The Dorothy Bradley Atkins Medicinal Garden has been a project of the UIC College of Pharmacy since 1999. Each plant has compounds known to alleviate a variety of sicknesses and symptoms.

For example, the compounds in autumn crocus can treat gout. The elements in birch trees have shown to kill melanoma cancer cells.

And there’s one plant that probably rings a bell for some. Its scientific name is Humulus lupulus, commonly known as hops – one of the main ingredients in beer.

“The plant also has been basically used as a sedative because it has some glands over here that when you expose too much of that, by the end of the day those people who harvest become sort of sleepy,” Soejarto said.

On Tuesdays during the spring, summer and fall, the garden gets some TLC. That includes weeding, sprucing and mulching to fight off the effects of an urban setting and Chicago’s cold winters.

“In general, pollution and so on, that’s a part of the urban situation,” Soejarto said. “We do receive that piling up every day somehow, but many of the plants seem to be resistant to those. That’s the fact. Because as you see, it’s here, it has been here.”

The garden has a few purposes, like serving as a place for relaxation, and to educate the public during the school’s annual garden walks.

And it supports teaching at the college.

“Pharmacognosy is dealing with medicinal plants, so you cannot simply talk about the name of the plant,” Soejarto said. “Here we take students to see the plant that we’re talking about.”

But the number one reason for the garden: to support research at the UIC/NIH Center for Botanical Dietary Supplements Research, better known as the Botanical Center.

The research here is funded by the National Institutes of Health. 

“The medicinal garden we have here at UIC is a real asset for our work because it allows us to grow the plants we investigate in the laboratory right outside,” said Guido Pauli, the Norman R. Farnsworth Professor of Pharmacognosy at the College of Pharmacy.

One of the plants studied at the center is hops, contributing to research on women’s health.

“Our work with hops is longstanding,” Pauli said. “The components that are of interest for our botanical dietary supplement are distinctly different from the constituents that go into beer brewing. And these materials show very interesting effects that match symptoms in menopausal women.”

One of the symptoms hops has been found to treat: hot flashes.

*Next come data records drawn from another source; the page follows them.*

--- src/sv/uart_ring_buffer_pair_defines.svh ---
// Assertion macros for the UART ring buffer pair.
`ifndef UART_RING_BUFFER_PAIR_DEFINES_SVH
`define UART_RING_BUFFER_PAIR_DEFINES_SVH

// Same-cycle implication, disabled during reset.
`define URBP_ASSERT_NOW(lbl, ante, cons) \
  lbl: assert property (@(posedge clk) disable iff (!rst_n) (ante) |-> (cons)) \
    else $error("urbp assertion failed");

// Next-cycle implication, disabled during reset.
`define URBP_ASSERT_NEXT(lbl, ante, cons) \
  lbl: assert property (@(posedge clk) disable iff (!rst_n) (ante) |=> (cons)) \
    else $error("urbp assertion failed");

`endif

--- src/sv/urbp_pkg.sv ---
// Package for the UART ring buffer pair: sizes, function codes and transfer types.
package urbp_pkg;

  localparam int TX_DEPTH = 256;
  localparam int RX_DEPTH = 256;

  localparam int TX_PTR_W  = $clog2(TX_DEPTH);
  localparam int RX_PTR_W  = $clog2(RX_DEPTH);
  localparam int TX_CNT_W  = TX_PTR_W + 1;
  localparam int MSG_LEN_W = 10;
  localparam int TX_CMP_W  = (TX_CNT_W > MSG_LEN_W) ? TX_CNT_W : MSG_LEN_W;

  localparam logic [1:0] FUNC_LINE_RX  = 2'd0;
  localparam logic [1:0] FUNC_APP_READ = 2'd1;
  localparam logic [1:0] FUNC_APP_SEND = 2'd2;
  localparam logic [1:0] FUNC_TX_READY = 2'd3;

  typedef struct packed {
    logic [1:0]           func;
    logic [7:0]           data_in;
    logic                 rx_error;
    logic [MSG_LEN_W-1:0] msg_len;
    logic                 msg_first;
  } in_item_t;

  typedef struct packed {
    logic       read_valid;
    logic [7:0] read_byte;
    logic       line_valid;
    logic [7:0] line_byte;
    logic       send_accepted;
    logic       rx_dropped;
    logic       tx_active;
    logic       sending;
  } out_item_t;

endpackage

--- src/sv/uart_ring_buffer_pair.sv ---
// UART receive and transmit ring buffers with application and line side operations.
//
// One item per cycle sustained while out_stall is low: ring pointers, the
// transmit enable and the message flag are updated when an item is accepted,
// and the single read port of each byte store registers its data together
// with the holding stage ahead of the output register. Each ring holds at
// most depth minus one bytes. Stores are not cleared after reset.

`include "uart_ring_buffer_pair_defines.svh"

module uart_ring_buffer_pair
  import urbp_pkg::*;
(
  input  logic      clk,
  input  logic      rst_n,
  input  logic      in_valid,
  output logic      in_stall,
  input  in_item_t  in_item,
  output logic      out_valid,
  input  logic      out_stall,
  output out_item_t out_item
);

  localparam logic [TX_PTR_W-1:0] TX_LAST = TX_PTR_W'(TX_DEPTH - 1);
  localparam logic [RX_PTR_W-1:0] RX_LAST = RX_PTR_W'(RX_DEPTH - 1);
  localparam logic [TX_CNT_W-1:0] TX_CAP  = TX_CNT_W'(TX_DEPTH - 1);
  localparam logic [TX_CNT_W-1:0] TX_SPAN = TX_CNT_W'(TX_DEPTH);

  logic [7:0] tx_mem [TX_DEPTH];
  logic [7:0] rx_mem [RX_DEPTH];
  logic [7:0] tx_rdata_r;
  logic [7:0] rx_rdata_r;

  logic [TX_PTR_W-1:0] tx_wp_r, tx_wp_nxt, tx_rp_r, tx_rp_nxt, tx_wp_inc, tx_rp_inc;
  logic [RX_PTR_W-1:0] rx_wp_r, rx_wp_nxt, rx_rp_r, rx_rp_nxt, rx_wp_inc, rx_rp_inc;
  logic                tx_en_r, tx_en_nxt;
  logic                msg_ok_r, msg_ok_nxt;

  logic                s1_valid_r, s1_valid_nxt;
  out_item_t           s1_item_r, s1_item_nxt;
  logic                s1_rx_rd_r, s1_tx_rd_r;
  out_item_t           s1_merged;
  logic                out_valid_r, out_valid_nxt;
  out_item_t           out_item_r;

  logic                in_acc, s1_adv;
  logic                tx_we, tx_re, rx_we, rx_re;
  logic [TX_CNT_W-1:0] tx_used, tx_free;
  logic [TX_CMP_W-1:0] tx_free_ext, len_ext;
  logic                send_ok;

  assign s1_adv    = s1_valid_r && (!out_valid_r || !out_stall);
  assign in_stall  = s1_valid_r && !s1_adv;
  assign in_acc    = in_valid && !in_stall;
  assign out_valid = out_valid_r;
  assign out_item  = out_item_r;

  assign tx_wp_inc = (tx_wp_r == TX_LAST) ? '0 : tx_wp_r + 1'b1;
  assign tx_rp_inc = (tx_rp_r == TX_LAST) ? '0 : tx_rp_r + 1'b1;
  assign rx_wp_inc = (rx_wp_r == RX_LAST) ? '0 : rx_wp_r + 1'b1;
  assign rx_rp_inc = (rx_rp_r == RX_LAST) ? '0 : rx_rp_r + 1'b1;

  assign tx_used = (tx_wp_r >= tx_rp_r)
                 ? {1'b0, tx_wp_r} - {1'b0, tx_rp_r}
                 : {1'b0, tx_wp_r} + TX_SPAN - {1'b0, tx_rp_r};
  assign tx_free     = TX_CAP - tx_used;
  assign tx_free_ext = TX_CMP_W'(tx_free);
  assign len_ext     = TX_CMP_W'(in_item.msg_len);

  always_comb begin
    tx_wp_nxt   = tx_wp_r;
    tx_rp_nxt   = tx_rp_r;
    rx_wp_nxt   = rx_wp_r;
    rx_rp_nxt   = rx_rp_r;
    tx_en_nxt   = tx_en_r;
    msg_ok_nxt  = msg_ok_r;
    tx_we       = 1'b0;
    tx_re       = 1'b0;
    rx_we       = 1'b0;
    rx_re       = 1'b0;
    send_ok     = 1'b0;
    s1_item_nxt = '0;
    if (in_acc) begin
      unique case (in_item.func)
        FUNC_LINE_RX: begin
          if (in_item.rx_error || rx_wp_inc == rx_rp_r) begin
            s1_item_nxt.rx_dropped = 1'b1;
          end else begin
            rx_we     = 1'b1;
            rx_wp_nxt = rx_wp_inc;
          end
        end
        FUNC_APP_READ: begin
          if (rx_rp_r != rx_wp_r) begin
            rx_re                  = 1'b1;
            rx_rp_nxt              = rx_rp_inc;
            s1_item_nxt.read_valid = 1'b1;
          end
        end
        FUNC_APP_SEND: begin
          send_ok = in_item.msg_first
                  ? ((in_item.msg_len != '0) && (len_ext <= tx_free_ext))
                  : msg_ok_r;
          msg_ok_nxt = send_ok;
          if (send_ok && tx_wp_inc != tx_rp_r) begin
            tx_we                     = 1'b1;
            tx_wp_nxt                 = tx_wp_inc;
            tx_en_nxt                 = 1'b1;
            s1_item_nxt.send_accepted = 1'b1;
          end
        end
        FUNC_TX_READY: begin
          if (tx_rp_r != tx_wp_r) begin
            tx_re                  = 1'b1;
            tx_rp_nxt              = tx_rp_inc;
            s1_item_nxt.line_valid = 1'b1;
          end else begin
            tx_en_nxt = 1'b0;
          end
        end
      endcase
    end
    s1_item_nxt.tx_active = tx_en_nxt;
    s1_item_nxt.sending   = (tx_rp_nxt != tx_wp_nxt) || tx_en_nxt;
  end

  always_comb begin
    s1_valid_nxt  = in_acc || (s1_valid_r && !s1_adv);
    out_valid_nxt = s1_adv || (out_valid_r && out_stall);
  end

  // Byte stores: write at the slot being filled, read data registered.
  always_ff @(posedge clk) begin
    if (tx_we) begin
      tx_mem[tx_wp_r] <= in_item.data_in;
    end
    if (tx_re) begin
      tx_rdata_r <= tx_mem[tx_rp_r];
    end
  end

  always_ff @(posedge clk) begin
    if (rx_we) begin
      rx_mem[rx_wp_r] <= in_item.data_in;
    end
    if (rx_re) begin
      rx_rdata_r <= rx_mem[rx_rp_r];
    end
  end

  always_ff @(posedge clk) begin
    if (!rst_n) begin
      tx_wp_r     <= '0;
      tx_rp_r     <= '0;
      rx_wp_r     <= '0;
      rx_rp_r     <= '0;
      tx_en_r     <= 1'b0;
      msg_ok_r    <= 1'b0;
      s1_valid_r  <= 1'b0;
      out_valid_r <= 1'b0;
    end else begin
      tx_wp_r     <= tx_wp_nxt;
      tx_rp_r     <= tx_rp_nxt;
      rx_wp_r     <= rx_wp_nxt;
      rx_rp_r     <= rx_rp_nxt;
      tx_en_r     <= tx_en_nxt;
      msg_ok_r    <= msg_ok_nxt;
      s1_valid_r  <= s1_valid_nxt;
      out_valid_r <= out_valid_nxt;
    end
  end

  always_ff @(posedge clk) begin
    if (in_acc) begin
      s1_item_r  <= s1_item_nxt;
      s1_rx_rd_r <= rx_re;
      s1_tx_rd_r <= tx_re;
    end
  end

  // Merge store read data into the result on its way to the output register.
  always_comb begin
    s1_merged           = s1_item_r;
    s1_merged.read_byte = s1_rx_rd_r ? rx_rdata_r : 8'd0;
    s1_merged.line_byte = s1_tx_rd_r ? tx_rdata_r : 8'd0;
  end

  always_ff @(posedge clk) begin
    if (s1_adv) begin
      out_item_r <= s1_merged;
    end
  end

  `URBP_ASSERT_NOW(a_stall_only_when_held, in_stall, s1_valid_r && out_valid_r && out_stall)
  `URBP_ASSERT_NEXT(a_rx_write_fills, rx_we, rx_wp_r != rx_rp_r)
  `URBP_ASSERT_NEXT(a_send_enables_tx, in_acc && s1_item_nxt.send_accepted, tx_en_r)
  `URBP_ASSERT_NOW(a_read_flags_match, s1_valid_r, s1_rx_rd_r == s1_item_r.read_valid)

endmodule
--- config.mk ---
export PLATFORM = sky130hd
export DESIGN_NAME = uart_ring_buffer_pair
export DESIGN_NICKNAME = d
export VERILOG_FILES = /design/src/sv/urbp_pkg.sv /design/src/sv/uart_ring_buffer_pair.sv
export VERILOG_INCLUDE_DIRS = /design/src /design/src/sv
export SDC_FILE = /design/constraint.sdc
export NUM_CORES = 2
export LEC_CHECK = 0
export BUFFER_PORTS_ARGS = -buffer_cell sky130_fd_sc_hd__clkbuf_2
export CORE_MARGIN = 5
export CORE_UTILIZATION = 60
export CTS_BUF_LIST = sky130_fd_sc_hd__clkbuf_16
export DETAILED_ROUTE_END_ITERATION = 16
export PLACE_DENSITY = 0.75
export SYNTH_ARGS = -nofsm -noshare
export SYNTH_HDL_FRONTEND = slang
export SYNTH_SLANG_ARGS = --single-unit
--- constraint.sdc ---
create_clock -name clk -period 8.3 [get_ports clk]
set_input_delay 2.49 -clock clk [delete_from_list [all_inputs] [get_ports clk]]
set_output_delay 2.49 -clock clk [all_outputs]
set_load 0.005 [all_outputs]
==> flow_summary_export.csv, run 1 <==
group,metric,value,unit
yosys,syn_avg_cell_area,23.3,µm²
clocking,cts_resized,0,
clocking,post_cts_buffers,0,
yosys,synthDistinctLibCells,69,
yosys,yosys_warnings,0,
clocking,cts_sinks,4178,
yosys,async_reset_ff_share,0,%
clocking,postCtsHoldBufs,0,
yosys,synthFlopType,"edfxtp_1",
floorplan,start_util,60.1,%
yosys,yosysSeqAreaShare,77.0,%
outcome,lastStage,"5_2_route",
clocking,ctsLongestPathBuffers,4,
yosys,synth_nets,7044,
yosys,syn_area,163000,µm²
place,post-dp-hpwl,223,mm
place,numPortBuffers,49,
clocking,cts_buffers,398,
grt,grt_pass1_wl,586,mm
grt,grt_overflow_total,0,
grt,grt_max_degree,231,
yosys,synth_edf_count,4142,
grt,track_usage,29.2,%
outcome,error,"Error: net537 4 pin not visited #guides = 215",
floorplan,io_pins,50,
clocking,htree_levels,5,
outcome,status,"did not finish",
place,finalWeightedCongestion,0.887,
yosys,synth-seq-cells,4178,
yosys,syn_inst,6990,
clocking,cts_root_buf,"clkbuf_16",
floorplan,die_h,531,µm
grt,antenna_found_initial,19,
floorplan,die_x,531,µm
floorplan,rows,191,
grt,first_global_vias,78608,
-- cells in the mapped netlist (all sizes together) (3+ instances only) --
cell     count  area [µm²]
nor3        32         160
xnor2       29         254
or3b         3        26.3
nand2b       6        37.5
nand3b       6        45.0
nor4         5        46.3
a21o         3        22.5
o31ai        3        22.5
clkbuf     218         818
edfxtp    4142      124000
xor2        11        96.3
nor3b        4        30.0
and2        33         206
nor2b       24         150
ha          27         338
mux4      1346       30300
buf        191        1030
or3          6        37.5
a21boi      10        75.1
nand2      121         457
o21a         5        37.5
a21oi       17        85.1
o41ai        3        33.8
nand3       30         150
nand4       15        93.8
a211oi       4        30.0
and3        26         168
o21ai       19        95.1
dfxtp       36         721
and3b        4        35.0
inv         25        93.8
a31oi       19         119
o2111ai      3        26.3
and4         4        35.0
nand4b       3        26.3
nor2       525        1970
or2          3        18.8
-- cell families after synthesis --
kind of cell | synth area share [%]
adders and majority gates | 0.220
buffers and inverters | 1.19
muxes | 18.7
DFF | 77.0
xor gates and xnor gates | 0.229
AOI/OAI and AO/OA | 0.447
and+or+nand+nor | 2.29
-- through the flow --
stage	cell area [µm²]	worst slack [ns]	util (%)	instances	hold slack, ns
CTS	181000	1.00	66.8	11051	0.422
detailed placement	167000	1.05	61.7	10315	0.407
global route	181000	0.396	66.8	11053	0.441
floorplan	163000	2.26	-	6990	0.400
global placement	167000	1.24	61.7	10315	0.406
-- routing by layer --
| layer | global-route usage [%] |
|---|---|
| met5 | 0 |
| met4 | 10.7 |
| met3 | 5.64 |
| met2 | 46.2 |
| met1 | 41.6 |
==> run 2: changes to the inputs <==
--- a/config.mk
+++ b/config.mk
@@ -8,10 +8,9 @@
 export LEC_CHECK = 0
 export BUFFER_PORTS_ARGS = -buffer_cell sky130_fd_sc_hd__clkbuf_2
 export CORE_MARGIN = 5
-export CORE_UTILIZATION = 60
-export CTS_BUF_LIST = sky130_fd_sc_hd__clkbuf_16
+export CORE_UTILIZATION = 40
 export DETAILED_ROUTE_END_ITERATION = 16
-export PLACE_DENSITY = 0.75
+export PLACE_DENSITY_LB_ADDON = 0.15
 export SYNTH_ARGS = -nofsm -noshare
 export SYNTH_HDL_FRONTEND = slang
 export SYNTH_SLANG_ARGS = --single-unit
==> run 2 against run 1 <==
Net effect: the flow now finishes without violations; global-route usage decreased by 9.3 points; synthesized cell count unchanged; synthesized area unchanged.
==> flow_summary_export.csv, run 2 <==
group,metric,value,unit
yosys,synth_top_family_by_area,"multiplexers",
yosys,synth_top_area_share,76.5,%
clocking,cts_resized,0,
yosys,synthFlopType,"edfxtp_1",
layout,mostFrequentLayoutCells,"4142 x edfxtp_1, 1346 x mux4_2, 524 x nor2_1",
setup_path,path_class,"register to register",
layout,drive_gt1_share,29.4,%
sta,max_freq,137,MHz
setup_path,cp.depth,21,
yosys,syn_inst,6990,
floorplan,die_x,647,µm
min_path,hold_class,"register to register",
setup_path,path_max_fanout,32,
flow_run,maxCapViolations,0,
yosys,synthDistinctLibCells,69,
yosys,synth_compound_area_share,0.447,%
floorplan,start_util,40.1,%
sta,final_max_slew_viol_count,0,
setup_path,arrival,7.84,ns
yosys,synthTopCellsByArea,"edfxtp_1 77%, mux4_2 19%, nor2_1 1.2%",
grt,track_usage,19.9,%
yosys,ys_top_cells_by_count,"4142 x edfxtp_1, 1346 x mux4_2, 525 x nor2_1, 218 x clkbuf_1, 120 x nand2_1",
place,dpl_cell_area,169000,µm²
yosys,yosysSeqAreaShare,77.0,%
grt,grt_overflow_total,0,
clocking,ctsLongestPathBuffers,4,
layout,area_growth_syn_to_layout,12.9,%
sta,setup_tns,0,ns
setup_path,crit_required,8.87,ns
sta,period_minus_slack,7.27,ns
setup_path,critPathTopFamily,"simple AND/OR/NAND/NOR gates",
yosys,synth_nets,7044,
sta,worst_slack,1.03,ns
layout,final_cell_area,184000,µm²
routing,drtAntennaViolNets,0,
sta,hold_slack,0.434,ns
sta,setup_viol,0,
floorplan,io_pins,50,
clocking,htree_levels,5,
power_and_ir_drop,power_frac_comb,1.4,%
routing,wire_per_inst,32.4,µm
clocking,cts_root_buf,"clkbuf_16",
power_and_ir_drop,p_sw,8.67,mW
setup_path,crit_path_end,"tx_mem[61][4]",
setup_path,rr_startpoint,"tx_rp_r[0]",
clocking,cts_tree,"yes",
setup_path,cp-end-kind,"register",
yosys,syn_area,163000,µm²
floorplan,core,406000,µm²
grt,antenna_found_initial,31,
power_and_ir_drop,clkPwrFrac,44.9,%
setup_path,cp_num_buf_inv,2,
sta,fin_skew,0.0661,ns
yosys,synth-xor-area-share,0.229,%
setup_path,path_cells,"ha_1 -> inv_1 -> fa_1 -> a21o_1 -> a21oi_1 -> nand2b_1 -> a21boi_0 -> o21ai_0 -> mux2_2 -> a22oi_1 -> or3_1 -> ha_1 -> a211oi_1 -> nor4b_1 -> o311a_1 -> o32a_1 -> nand2_2 -> nor3_1 -> buf_4 -> nand2_1 -> nor2_1",
grt,first_global_vias,75902,
clocking,postCtsHoldBufs,0,
clocking,cts_sinks,4178,
layout,post-route-util,45.3,%
place,post-dp-hpwl,253,mm
power_and_ir_drop,power_switching_share,20.1,%
sta,final.period_utilization,87.6,%
clocking,path_clk_slew,0.07,ns
routing,num_vias,74528,
layout,layout_commonest_cell,"edfxtp_1",
routing,vias_per_cell,5.73,
place,numPortBuffers,49,
power_and_ir_drop,internal_power,34.5,mW
setup_path,slowest_delay,0.83,ns
setup_path,crit_top_cell,"ha_1",
sta,maxSlewHeadroom,8.28,%
power_and_ir_drop,seqPwrFrac,53.7,%
yosys,synth_mux_area_share,18.7,%
setup_path,r2r_cells,21,
outcome,status,"completed",
setup_path,reg2reg_slack,1.03,ns
setup_path,r2r_end,"tx_mem[61][4]",
yosys,yosysMostFrequentCell,"edfxtp_1",
floorplan,rows,234,
power_and_ir_drop,peakVddDrop,0.000165,V
clocking,cts_buffers,434,
yosys,synth_fa_ha_area_share,0.220,%
setup_path,crit_start,"tx_rp_r[0]",
floorplan,die_h,647,µm
sta,grt_setup_unrepaired,"no",
grt,grt_max_degree,173,
power_and_ir_drop,p_leak,53.9,nW
sta,hold_viol,0,
yosys,synth-seq-cells,4178,
place,dp_slack,1.07,ns
yosys,async_reset_ff_share,0,%
yosys,yosysTopAreaCell,"edfxtp_1",
yosys,yosys_warnings,0,
sta,tightest_slew,1.38,ns
clocking,clk_latency,0.96,ns
power_and_ir_drop,pwr_density_cell,235,nW/µm²
routing,drtIter0Drc,8465,
yosys,synth-simple-area-share,2.29,%
layout,fin_nets,7249,
floorplan,die-area,419000,µm²
clocking,post_cts_buffers,0,
routing,drc,0,
grt,grt_pass1_wl,600,mm
yosys,synth_edf_count,4142,
routing,drt_first_pass_iters,5,
setup_path,worstSetupStartpointType,"register",
setup_path,crit_slowest_cell,"nor2_1",
place,finalWeightedCongestion,0.818,
yosys,syn_avg_cell_area,23.3,µm²
routing,drt_wl_total,421,mm
==> run 2: cell counts after synthesis <==
No cell type changed its count.
==> run 2: how the worst min path moves through the flow <==
stage / startpoint / to / cells past startpoint / slack, ns
2_1_floorplan: s1_item_r[0] / out_item[0] / 0 / 0.40
3_3_place_gp: s1_item_r[12] / out_item[12] / 0 / 0.41
3_5_place_dp: s1_item_r[12] / out_item[12] / 0 / 0.42
4_1_cts: s1_item_r[12] / out_item[12] / 0 / 0.43
5_1_grt: s1_item_r[1] / out_item[1] / 0 / 0.45
6_report: s1_item_r[12] / out_item[12] / 0 / 0.43
==> run 2: final cells by class <==
cell class | count | area (µm²)
multi-input combinational | 2378 | 35700
sequential | 4178 | 125000
antenna | 25 | 62.6
clock buffer | 515 | 11300
tap | 5428 | 6790
clock inverter | 284 | 2850
fill | 33361 | 222000
timing repair buffer | 178 | 1610
inverter | 25 | 103
==> run 2: cells by family after synthesis <==
family,Yosys count
and+or+nand+nor,854
xor gates and xnor gates,41
DFF,4178
buffers and inverters,434
adders and majority gates,28
muxes,1348
AOI/OAI and AO/OA,107
==> run 2: metrics by stage <==
| stage | power [mW] | instances |
|---|---|---|
| 6_report | 43.2 | 13011 |
| 5_1_grt | 44.5 | 13005 |
| 4_1_cts | 43.6 | 12986 |
| 2_1_floorplan | 23.8 | 6990 |
| 3_5_place_dp | 24.3 | 12187 |
| 3_3_place_gp | 24.3 | 12186 |
==> run 2: routing by layer <==
layer  track usage (%)  routed length (µm)
met1              29.3              182000
met3              3.13               27800
met4              5.13               11700
met5                 0                  16
met2              31.2              200000
==> run 2: power groups by stage <==
stage / Clock, mW / Combinational [mW] / Sequential [mW]
finish: 19.4 / 0.608 / 23.2
global route: 20.7 / 0.651 / 23.2
CTS: 19.8 / 0.634 / 23.2
detailed placement: 0 / 0.636 / 23.6
global placement: 0 / 0.615 / 23.6
floorplan: 0 / 0.117 / 23.6
Power figures use the tool's default switching activity.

The work at the botanical center doesn’t produce dietary supplements. Instead, the plant in question is ground and brewed into a liquid extract, like coffee, that’s later tested in clinical trials for safety and efficacy.

“The information from clinical trials is actually very valuable information for the scientific community to figure out what natural products are actually capable of doing, what their health effects are,” said Pauli. “Are they safe, are they not, are there any concerns, are they effective or not?”

Back in the garden, we ask about plans to grow one popular medicinal plant – cannabis.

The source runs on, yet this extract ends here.